▶ [Input records]
$ cat src/rtl/cnn_ctrl_pkg.sv
//------------------------------------------------------------------------------
// cnn_ctrl_pkg
// Shared layer-sequencer constants, FSM state encoding and pipeline tag type.
// Revision: 1.0
//------------------------------------------------------------------------------
`default_nettype none

package cnn_ctrl_pkg;

  localparam int INPUT_NUM_MEM             = 8;
  localparam int IFMAP_PAR                 = 4;
  localparam int NUM_ONE_PIXEL_CYCLE_INTER = 9;
  localparam int OUT_FEATURE_WIDTH         = 8;
  localparam int NUM_ONEMULT               = 2;
  localparam int PIPE_LAT                  = 4;

  localparam int NUM_GRP    = INPUT_NUM_MEM / IFMAP_PAR;
  localparam int PIX_CYCLES = NUM_ONE_PIXEL_CYCLE_INTER * NUM_GRP;

  function automatic int clog2_min1(input int v);
    return (v > 1) ? $clog2(v) : 1;
  endfunction

  localparam int TAP_W   = $clog2(NUM_ONE_PIXEL_CYCLE_INTER);
  localparam int GRP_W   = clog2_min1(NUM_GRP);
  localparam int POS_W   = $clog2(OUT_FEATURE_WIDTH);
  localparam int OFM_W   = clog2_min1(NUM_ONEMULT);
  localparam int DRAIN_W = clog2_min1(PIPE_LAT + 1);

  typedef enum logic [1:0] {
    IDLE  = 2'd0,
    RUN   = 2'd1,
    DRAIN = 2'd2,
    DONE  = 2'd3
  } seq_state_t;

  // Issue-side attributes of one tap, carried alongside the RAM/MAC pipeline
  typedef struct packed {
    logic             first;
    logic             last;
    logic [GRP_W-1:0] grp;
    logic [POS_W-1:0] col;
    logic [POS_W-1:0] row;
    logic [OFM_W-1:0] ofm;
  } seq_tag_t;

endpackage

`default_nettype wire

$ cat src/rtl/conv_seq_delay_line.sv
//------------------------------------------------------------------------------
// conv_seq_delay_line
// Fixed-depth tag shift register with a shared hold (enable) control.
// Revision: 1.0
//------------------------------------------------------------------------------
`default_nettype none

module conv_seq_delay_line
  import cnn_ctrl_pkg::*;
#(
  parameter int DEPTH = 4
) (
  input  logic     clock,
  input  logic     reset_n,
  input  logic     en,
  input  seq_tag_t din,
  output seq_tag_t dout
);

  seq_tag_t r_stage [DEPTH];

  always_ff @(posedge clock or negedge reset_n) begin
    if (!reset_n) begin
      for (int i = 0; i < DEPTH; i++) r_stage[i] <= '0;
    end else if (en) begin
      r_stage[0] <= din;
      for (int i = 1; i < DEPTH; i++) r_stage[i] <= r_stage[i-1];
    end
  end

  assign dout = r_stage[DEPTH-1];

endmodule

`default_nettype wire

$ cat src/rtl/conv_tile_sequencer.sv
//------------------------------------------------------------------------------
// conv_tile_sequencer
// Walks taps/groups/pixels/maps for one conv pass and aligns MAC controls.
// Revision: 1.0
//------------------------------------------------------------------------------
`default_nettype none

module conv_tile_sequencer
  import cnn_ctrl_pkg::*;
(
  input  logic             clock,
  input  logic             reset_n,
  input  logic             start,
  input  logic             stall,
  output logic             busy,
  output logic             done,
  output logic             rden,
  output logic             addr_en,
  output logic [GRP_W-1:0] grp_sel,
  output logic [TAP_W-1:0] tap_idx,
  output logic             accum_sload,
  output logic             mult_en,
  output logic             pix_valid,
  output logic [POS_W-1:0] out_col,
  output logic [POS_W-1:0] out_row,
  output logic [OFM_W-1:0] ofm_idx
);

  seq_state_t         r_state;
  logic [TAP_W-1:0]   r_tap;
  logic [GRP_W-1:0]   r_grp;
  logic [POS_W-1:0]   r_col;
  logic [POS_W-1:0]   r_row;
  logic [OFM_W-1:0]   r_ofm;
  logic [DRAIN_W-1:0] r_drain;
  logic               r_busy;
  logic               r_done;
  logic               r_rden;
  logic               r_pix_valid;
  logic [POS_W-1:0]   r_out_col;
  logic [POS_W-1:0]   r_out_row;
  logic [OFM_W-1:0]   r_ofm_idx;

  logic     w_tap_last, w_grp_last, w_col_last, w_row_last, w_ofm_last, w_final;
  logic     w_pipe_en;
  seq_tag_t w_tag_in;
  seq_tag_t w_tag_out;

  assign w_tap_last = (r_tap == TAP_W'(NUM_ONE_PIXEL_CYCLE_INTER - 1));
  assign w_grp_last = (r_grp == GRP_W'(NUM_GRP - 1));
  assign w_col_last = (r_col == POS_W'(OUT_FEATURE_WIDTH - 1));
  assign w_row_last = (r_row == POS_W'(OUT_FEATURE_WIDTH - 1));
  assign w_ofm_last = (r_ofm == OFM_W'(NUM_ONEMULT - 1));
  assign w_final    = w_tap_last & w_grp_last & w_col_last & w_row_last & w_ofm_last;

  // Stall only freezes the active pass; IDLE/DONE keep flushing so done is never held
  assign w_pipe_en = ~(stall & ((r_state == RUN) | (r_state == DRAIN)));

  always_comb begin
    w_tag_in = '0;
    if (r_state == RUN) begin
      w_tag_in.first = (r_tap == '0) & (r_grp == '0);
      w_tag_in.last  = w_tap_last & w_grp_last;
      w_tag_in.grp   = r_grp;
      w_tag_in.col   = r_col;
      w_tag_in.row   = r_row;
      w_tag_in.ofm   = r_ofm;
    end
  end

  conv_seq_delay_line #(
    .DEPTH (PIPE_LAT)
  ) u_delay_line (
    .clock   (clock),
    .reset_n (reset_n),
    .en      (w_pipe_en),
    .din     (w_tag_in),
    .dout    (w_tag_out)
  );

  always_ff @(posedge clock or negedge reset_n) begin
    if (!reset_n) begin
      r_state <= IDLE;
      r_tap   <= '0;
      r_grp   <= '0;
      r_col   <= '0;
      r_row   <= '0;
      r_ofm   <= '0;
      r_drain <= '0;
      r_busy  <= 1'b0;
      r_done  <= 1'b0;
      r_rden  <= 1'b0;
    end else begin
      case (r_state)
        IDLE: begin
          r_done <= 1'b0;
          if (start) begin
            r_state <= RUN;
            r_busy  <= 1'b1;
            r_rden  <= 1'b1;
            r_tap   <= '0;
            r_grp   <= '0;
            r_col   <= '0;
            r_row   <= '0;
            r_ofm   <= '0;
          end
        end
        RUN: begin
          if (!stall) begin
            // Nested wrap/carry: tap -> grp -> col -> row -> ofm
            if (w_tap_last) begin
              r_tap <= '0;
              if (w_grp_last) begin
                r_grp <= '0;
                if (w_col_last) begin
                  r_col <= '0;
                  if (w_row_last) begin
                    r_row <= '0;
                    r_ofm <= w_ofm_last ? '0 : r_ofm + 1'b1;
                  end else begin
                    r_row <= r_row + 1'b1;
                  end
                end else begin
                  r_col <= r_col + 1'b1;
                end
              end else begin
                r_grp <= r_grp + 1'b1;
              end
            end else begin
              r_tap <= r_tap + 1'b1;
            end
            if (w_final) begin
              r_state <= DRAIN;
              r_rden  <= 1'b0;
              r_drain <= '0;
            end
          end
        end
        DRAIN: begin
          if (!stall) begin
            if (r_drain == DRAIN_W'(PIPE_LAT)) begin
              r_state <= DONE;
              r_done  <= 1'b1;
            end else begin
              r_drain <= r_drain + 1'b1;
            end
          end
        end
        DONE: begin
          r_state <= IDLE;
          r_done  <= 1'b0;
          r_busy  <= 1'b0;
        end
        default: r_state <= IDLE;
      endcase
    end
  end

  always_ff @(posedge clock or negedge reset_n) begin
    if (!reset_n) begin
      r_pix_valid <= 1'b0;
      r_out_col   <= '0;
      r_out_row   <= '0;
      r_ofm_idx   <= '0;
    end else if (w_pipe_en) begin
      r_pix_valid <= w_tag_out.last;
      if (w_tag_out.last) begin
        r_out_col <= w_tag_out.col;
        r_out_row <= w_tag_out.row;
        r_ofm_idx <= w_tag_out.ofm;
      end
    end
  end

  assign busy        = r_busy;
  assign done        = r_done;
  assign rden        = r_rden & ~stall;
  assign addr_en     = r_rden & ~stall;
  assign mult_en     = r_busy & ~stall;
  assign tap_idx     = r_tap;
  assign grp_sel     = w_tag_out.grp;
  assign accum_sload = w_tag_out.first;
  assign pix_valid   = r_pix_valid;
  assign out_col     = r_out_col;
  assign out_row     = r_out_row;
  assign ofm_idx     = r_ofm_idx;

endmodule

`default_nettype wire
**src/rtl/cpu_pkg.sv**
```systemverilog
// Shared encodings for the accumulator CPU sequencer: opcodes, instruction phases,
// sequencer FSM states and the bundle of datapath control levels.
package cpu_pkg;

  localparam logic [2:0] OP_HLT = 3'd0;
  localparam logic [2:0] OP_SKZ = 3'd1;
  localparam logic [2:0] OP_ADD = 3'd2;
  localparam logic [2:0] OP_AND = 3'd3;
  localparam logic [2:0] OP_XOR = 3'd4;
  localparam logic [2:0] OP_LDA = 3'd5;
  localparam logic [2:0] OP_STO = 3'd6;
  localparam logic [2:0] OP_JMP = 3'd7;

  localparam logic [2:0] PH_0 = 3'd0;
  localparam logic [2:0] PH_1 = 3'd1;
  localparam logic [2:0] PH_2 = 3'd2;
  localparam logic [2:0] PH_3 = 3'd3;
  localparam logic [2:0] PH_4 = 3'd4;
  localparam logic [2:0] PH_5 = 3'd5;
  localparam logic [2:0] PH_6 = 3'd6;
  localparam logic [2:0] PH_7 = 3'd7;

  typedef enum logic [1:0] {
    ST_IDLE   = 2'd0,
    ST_RUN    = 2'd1,
    ST_STEP   = 2'd2,
    ST_HALTED = 2'd3
  } seq_state_t;

  typedef struct packed {
    logic sel;
    logic rd;
    logic ld_ir;
    logic inc_pc;
    logic ld_pc;
    logic data_e;
    logic ld_ac;
    logic wr;
  } ctrl_t;

  function automatic logic is_aluop(input logic [2:0] op);
    return (op == OP_ADD) || (op == OP_AND) || (op == OP_XOR) || (op == OP_LDA);
  endfunction

  // Phases that wait on the memory bus: instruction fetch, operand read or store.
  function automatic logic is_mem_phase(input logic [2:0] ph, input logic [2:0] op);
    return (ph == PH_2) || ((ph == PH_7) && (is_aluop(op) || (op == OP_STO)));
  endfunction

endpackage

```
**src/rtl/cpu_ctrl_decode.sv**
```systemverilog
// Combinational phase/opcode decode into datapath control levels. No gating here:
// the sequencer qualifies these with its active and advance conditions.
module cpu_ctrl_decode
  import cpu_pkg::*;
(
  input  logic [2:0] phase,
  input  logic [2:0] opcode,
  input  logic       ac_zero,
  output ctrl_t      ctrl,
  output logic       hlt_cond
);

  logic alu_op;
  logic sto_op;
  logic jmp_op;
  logic skz_op;

  assign alu_op = is_aluop(opcode);
  assign sto_op = (opcode == OP_STO);
  assign jmp_op = (opcode == OP_JMP);
  assign skz_op = (opcode == OP_SKZ);

  always_comb begin
    ctrl     = '0;
    hlt_cond = 1'b0;
    case (phase)
      PH_0: ctrl.sel = 1'b1;
      PH_1: begin
        ctrl.sel = 1'b1;
        ctrl.rd  = 1'b1;
      end
      PH_2, PH_3: begin
        ctrl.sel   = 1'b1;
        ctrl.rd    = 1'b1;
        ctrl.ld_ir = 1'b1;
      end
      PH_4: begin
        ctrl.inc_pc = 1'b1;
        hlt_cond    = (opcode == OP_HLT);
      end
      PH_5: ctrl.rd = alu_op;
      PH_6: begin
        ctrl.rd     = alu_op;
        ctrl.inc_pc = skz_op & ac_zero;
        ctrl.ld_pc  = jmp_op;
        ctrl.data_e = sto_op;
      end
      PH_7: begin
        ctrl.rd     = alu_op;
        ctrl.ld_ac  = alu_op;
        ctrl.ld_pc  = jmp_op;
        ctrl.data_e = sto_op;
        ctrl.wr     = sto_op;
      end
      default: ctrl = '0;
    endcase
  end

endmodule

```
**src/rtl/cpu_sequencer.sv**
```systemverilog
// Run/step/halt sequencer for the accumulator CPU: phase counter, memory stall, strobe gating.
// Optional build macro MEM_TIMEOUT_EN adds a wait-state watchdog driving a sticky bus_err.
module cpu_sequencer
  import cpu_pkg::*;
#(
  parameter int TIMEOUT_CYCLES = 16,
  parameter int TO_W           = 5
) (
  input  logic       clk,
  input  logic       rst_n,
  input  logic [2:0] opcode,
  input  logic       ac_zero,
  input  logic       mem_ready,
  input  logic       run,
  input  logic       step,
  output logic [2:0] phase,
  output logic       sel,
  output logic       rd,
  output logic       ld_ir,
  output logic       inc_pc,
  output logic       ld_pc,
  output logic       data_e,
  output logic       ld_ac,
  output logic       wr,
  output logic       halt,
  output logic       instr_done,
  output logic       bus_err
);

  if (2 ** TO_W <= TIMEOUT_CYCLES) begin : g_cfg_check
    $error("cpu_sequencer: TO_W too narrow to count TIMEOUT_CYCLES");
  end

  seq_state_t state;
  logic [2:0] phase_q;
  logic       halt_q;
  logic       run_q;

  ctrl_t      lvl;
  logic       hlt_cond;
  logic       active;
  logic       stall;
  logic       adv;
  logic       to_fire;

  cpu_ctrl_decode u_decode (
    .phase    (phase_q),
    .opcode   (opcode),
    .ac_zero  (ac_zero),
    .ctrl     (lvl),
    .hlt_cond (hlt_cond)
  );

  assign active = (state == ST_RUN) || (state == ST_STEP);
  assign stall  = active && is_mem_phase(phase_q, opcode) && !mem_ready;
  assign adv    = active && !stall;

`ifdef MEM_TIMEOUT_EN
  logic [TO_W-1:0] to_cnt;
  logic            bus_err_q;

  // Fires on the stall cycle that brings the count up to TIMEOUT_CYCLES.
  assign to_fire = stall && (to_cnt == TO_W'(TIMEOUT_CYCLES - 1));

  always_ff @(posedge clk or negedge rst_n) begin
    if (!rst_n) begin
      to_cnt    <= '0;
      bus_err_q <= 1'b0;
    end else if (to_fire) begin
      to_cnt    <= '0;
      bus_err_q <= 1'b1;
    end else if (stall) begin
      to_cnt    <= to_cnt + TO_W'(1);
    end else begin
      to_cnt    <= '0;
    end
  end

  assign bus_err = bus_err_q;
`else
  assign to_fire = 1'b0;
  assign bus_err = 1'b0;
`endif

  always_ff @(posedge clk or negedge rst_n) begin
    if (!rst_n) begin
      state   <= ST_IDLE;
      phase_q <= PH_0;
      halt_q  <= 1'b0;
      run_q   <= 1'b0;
    end else begin
      run_q <= run;
      case (state)
        ST_IDLE: begin
          phase_q <= PH_0;
          if (run) begin
            state <= ST_RUN;
          end else if (step) begin
            state <= ST_STEP;
          end
        end
        ST_RUN, ST_STEP: begin
          if (to_fire) begin
            state   <= ST_HALTED;
            phase_q <= PH_0;
            halt_q  <= 1'b1;
          end else if (adv) begin
            if (hlt_cond) begin
              state   <= ST_HALTED;
              phase_q <= PH_0;
              halt_q  <= 1'b1;
            end else begin
              phase_q <= phase_q + 3'd1;
              // An instruction in flight always finishes before dropping back to IDLE.
              if ((phase_q == PH_7) && ((state == ST_STEP) || !run)) begin
                state <= ST_IDLE;
              end
            end
          end
        end
        ST_HALTED: begin
          phase_q <= PH_0;
          if (run && !run_q) begin
            state  <= ST_RUN;
            halt_q <= 1'b0;
          end
        end
        default: begin
          state   <= ST_IDLE;
          phase_q <= PH_0;
          halt_q  <= 1'b0;
        end
      endcase
    end
  end

  assign phase      = phase_q;
  assign halt       = halt_q;

  assign sel        = active & lvl.sel;
  assign rd         = active & lvl.rd;
  assign data_e     = active & lvl.data_e;

  // Load/increment/write strobes fire only on the advancing cycle of their phase.
  assign ld_ir      = adv & lvl.ld_ir;
  assign inc_pc     = adv & lvl.inc_pc;
  assign ld_pc      = adv & lvl.ld_pc;
  assign ld_ac      = adv & lvl.ld_ac;
  assign wr         = adv & lvl.wr;
  assign instr_done = adv & (phase_q == PH_7);

endmodule

```
File: src/flat_wrapper.sv
// flat-port wrapper written by rule: the top's interface ports become plain ports
module mem_arbiter_flat 
#(
    parameter int AW         = AW_DEFAULT,
    parameter int DW         = DW_DEFAULT,
    parameter int STARVE_MAX = 4
)
  (clk, rst, bus_if_req, bus_if_addr, bus_d_req, bus_d_addr, bus_d_wr_en, bus_d_be, bus_d_wdata, bus_mem_ready, bus_mem_rdata, bus_if_gnt, bus_if_rvalid, bus_if_rdata, bus_d_gnt, bus_d_rvalid, bus_d_rdata, bus_mem_en, bus_mem_addr, bus_mem_wr_en, bus_mem_be, bus_mem_wdata);
  mem_arbiter_if #(.AW(AW), .DW(DW)) bus_i ();
  input  logic clk;
  input  logic rst;
  input wire logic [$bits(bus_i.if_req)-1:0] bus_if_req;
  input wire logic [$bits(bus_i.if_addr)-1:0] bus_if_addr;
  input wire logic [$bits(bus_i.d_req)-1:0] bus_d_req;
  input wire logic [$bits(bus_i.d_addr)-1:0] bus_d_addr;
  input wire logic [$bits(bus_i.d_wr_en)-1:0] bus_d_wr_en;
  input wire logic [$bits(bus_i.d_be)-1:0] bus_d_be;
  input wire logic [$bits(bus_i.d_wdata)-1:0] bus_d_wdata;
  input wire logic [$bits(bus_i.mem_ready)-1:0] bus_mem_ready;
  input wire logic [$bits(bus_i.mem_rdata)-1:0] bus_mem_rdata;
  output wire logic [$bits(bus_i.if_gnt)-1:0] bus_if_gnt;
  output wire logic [$bits(bus_i.if_rvalid)-1:0] bus_if_rvalid;
  output wire logic [$bits(bus_i.if_rdata)-1:0] bus_if_rdata;
  output wire logic [$bits(bus_i.d_gnt)-1:0] bus_d_gnt;
  output wire logic [$bits(bus_i.d_rvalid)-1:0] bus_d_rvalid;
  output wire logic [$bits(bus_i.d_rdata)-1:0] bus_d_rdata;
  output wire logic [$bits(bus_i.mem_en)-1:0] bus_mem_en;
  output wire logic [$bits(bus_i.mem_addr)-1:0] bus_mem_addr;
  output wire logic [$bits(bus_i.mem_wr_en)-1:0] bus_mem_wr_en;
  output wire logic [$bits(bus_i.mem_be)-1:0] bus_mem_be;
  output wire logic [$bits(bus_i.mem_wdata)-1:0] bus_mem_wdata;
  assign bus_i.if_req = bus_if_req;
  assign bus_i.if_addr = bus_if_addr;
  assign bus_i.d_req = bus_d_req;
  assign bus_i.d_addr = bus_d_addr;
  assign bus_i.d_wr_en = bus_d_wr_en;
  assign bus_i.d_be = bus_d_be;
  assign bus_i.d_wdata = bus_d_wdata;
  assign bus_i.mem_ready = bus_mem_ready;
  assign bus_i.mem_rdata = bus_mem_rdata;
  assign bus_if_gnt = bus_i.if_gnt;
  assign bus_if_rvalid = bus_i.if_rvalid;
  assign bus_if_rdata = bus_i.if_rdata;
  assign bus_d_gnt = bus_i.d_gnt;
  assign bus_d_rvalid = bus_i.d_rvalid;
  assign bus_d_rdata = bus_i.d_rdata;
  assign bus_mem_en = bus_i.mem_en;
  assign bus_mem_addr = bus_i.mem_addr;
  assign bus_mem_wr_en = bus_i.mem_wr_en;
  assign bus_mem_be = bus_i.mem_be;
  assign bus_mem_wdata = bus_i.mem_wdata;
  mem_arbiter #(.AW(AW), .DW(DW), .STARVE_MAX(STARVE_MAX)) u_core (.clk(clk), .rst(rst), .bus(bus_i));
endmodule
<file path="config.mk">
export PLATFORM = sky130hd
export DESIGN_NAME = fault_alarm_ctrl_flat
export DESIGN_NICKNAME = d
export VERILOG_FILES = /design/src/rtl/fault_alarm_if.sv /design/src/rtl/fault_alarm_ctrl.sv /design/src/flat_wrapper.sv
export SDC_FILE = /design/constraint.sdc
export NUM_CORES = 1
export LEC_CHECK = 0
export CAP_MARGIN = 40
export CORE_MARGIN = 2
export CORE_UTILIZATION = 41
export CTS_CLUSTER_SIZE = 12
export DETAILED_ROUTE_END_ITERATION = 10
export GPL_ROUTABILITY_DRIVEN = 0
export MAX_ROUTING_LAYER = met4
export PLACE_DENSITY = 0.76
export SYNTH_ARGS = -nofsm -noshare
export SYNTH_HDL_FRONTEND = slang
export SYNTH_SLANG_ARGS = --single-unit
</file>
<file path="constraint.sdc">
create_clock -name clk -period 2.2 [get_ports clk]
set_input_delay 0.44 -clock clk [delete_from_list [all_inputs] [get_ports clk]]
set_output_delay 0.44 -clock clk [all_outputs]
set_load 0.05 [all_outputs]
</file>
File: src/rtl/seg7_hex_decode.sv
// Purpose : combinational 4-bit hex value to active-high abcdefg segment pattern.
// Latency : 0 cycles (pure combinational).
// Backpressure: none; output follows input every cycle.
// Ports   : i_val [3:0] hex value in; o_seg [6:0] segments out, o_seg[6]=A ... o_seg[0]=G.
module seg7_hex_decode (
  input  logic [3:0] i_val,
  output logic [6:0] o_seg
);
  import seven_seg_pkg::*;

  assign o_seg = seg_decode(i_val);

endmodule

▶ [Work instructions]
Your task is to retype, exactly and only, the lines from the one with "export SYNTH_SLANG_ARGS = --single-unit" through the final line above.

▶ [Written reply]
export SYNTH_SLANG_ARGS = --single-unit
</file>
<file path="constraint.sdc">
create_clock -name clk -period 2.2 [get_ports clk]
set_input_delay 0.44 -clock clk [delete_from_list [all_inputs] [get_ports clk]]
set_output_delay 0.44 -clock clk [all_outputs]
set_load 0.05 [all_outputs]
</file>
File: src/rtl/seg7_hex_decode.sv
// Purpose : combinational 4-bit hex value to active-high abcdefg segment pattern.
// Latency : 0 cycles (pure combinational).
// Backpressure: none; output follows input every cycle.
// Ports   : i_val [3:0] hex value in; o_seg [6:0] segments out, o_seg[6]=A ... o_seg[0]=G.
module seg7_hex_decode (
  input  logic [3:0] i_val,
  output logic [6:0] o_seg
);
  import seven_seg_pkg::*;

  assign o_seg = seg_decode(i_val);

endmodule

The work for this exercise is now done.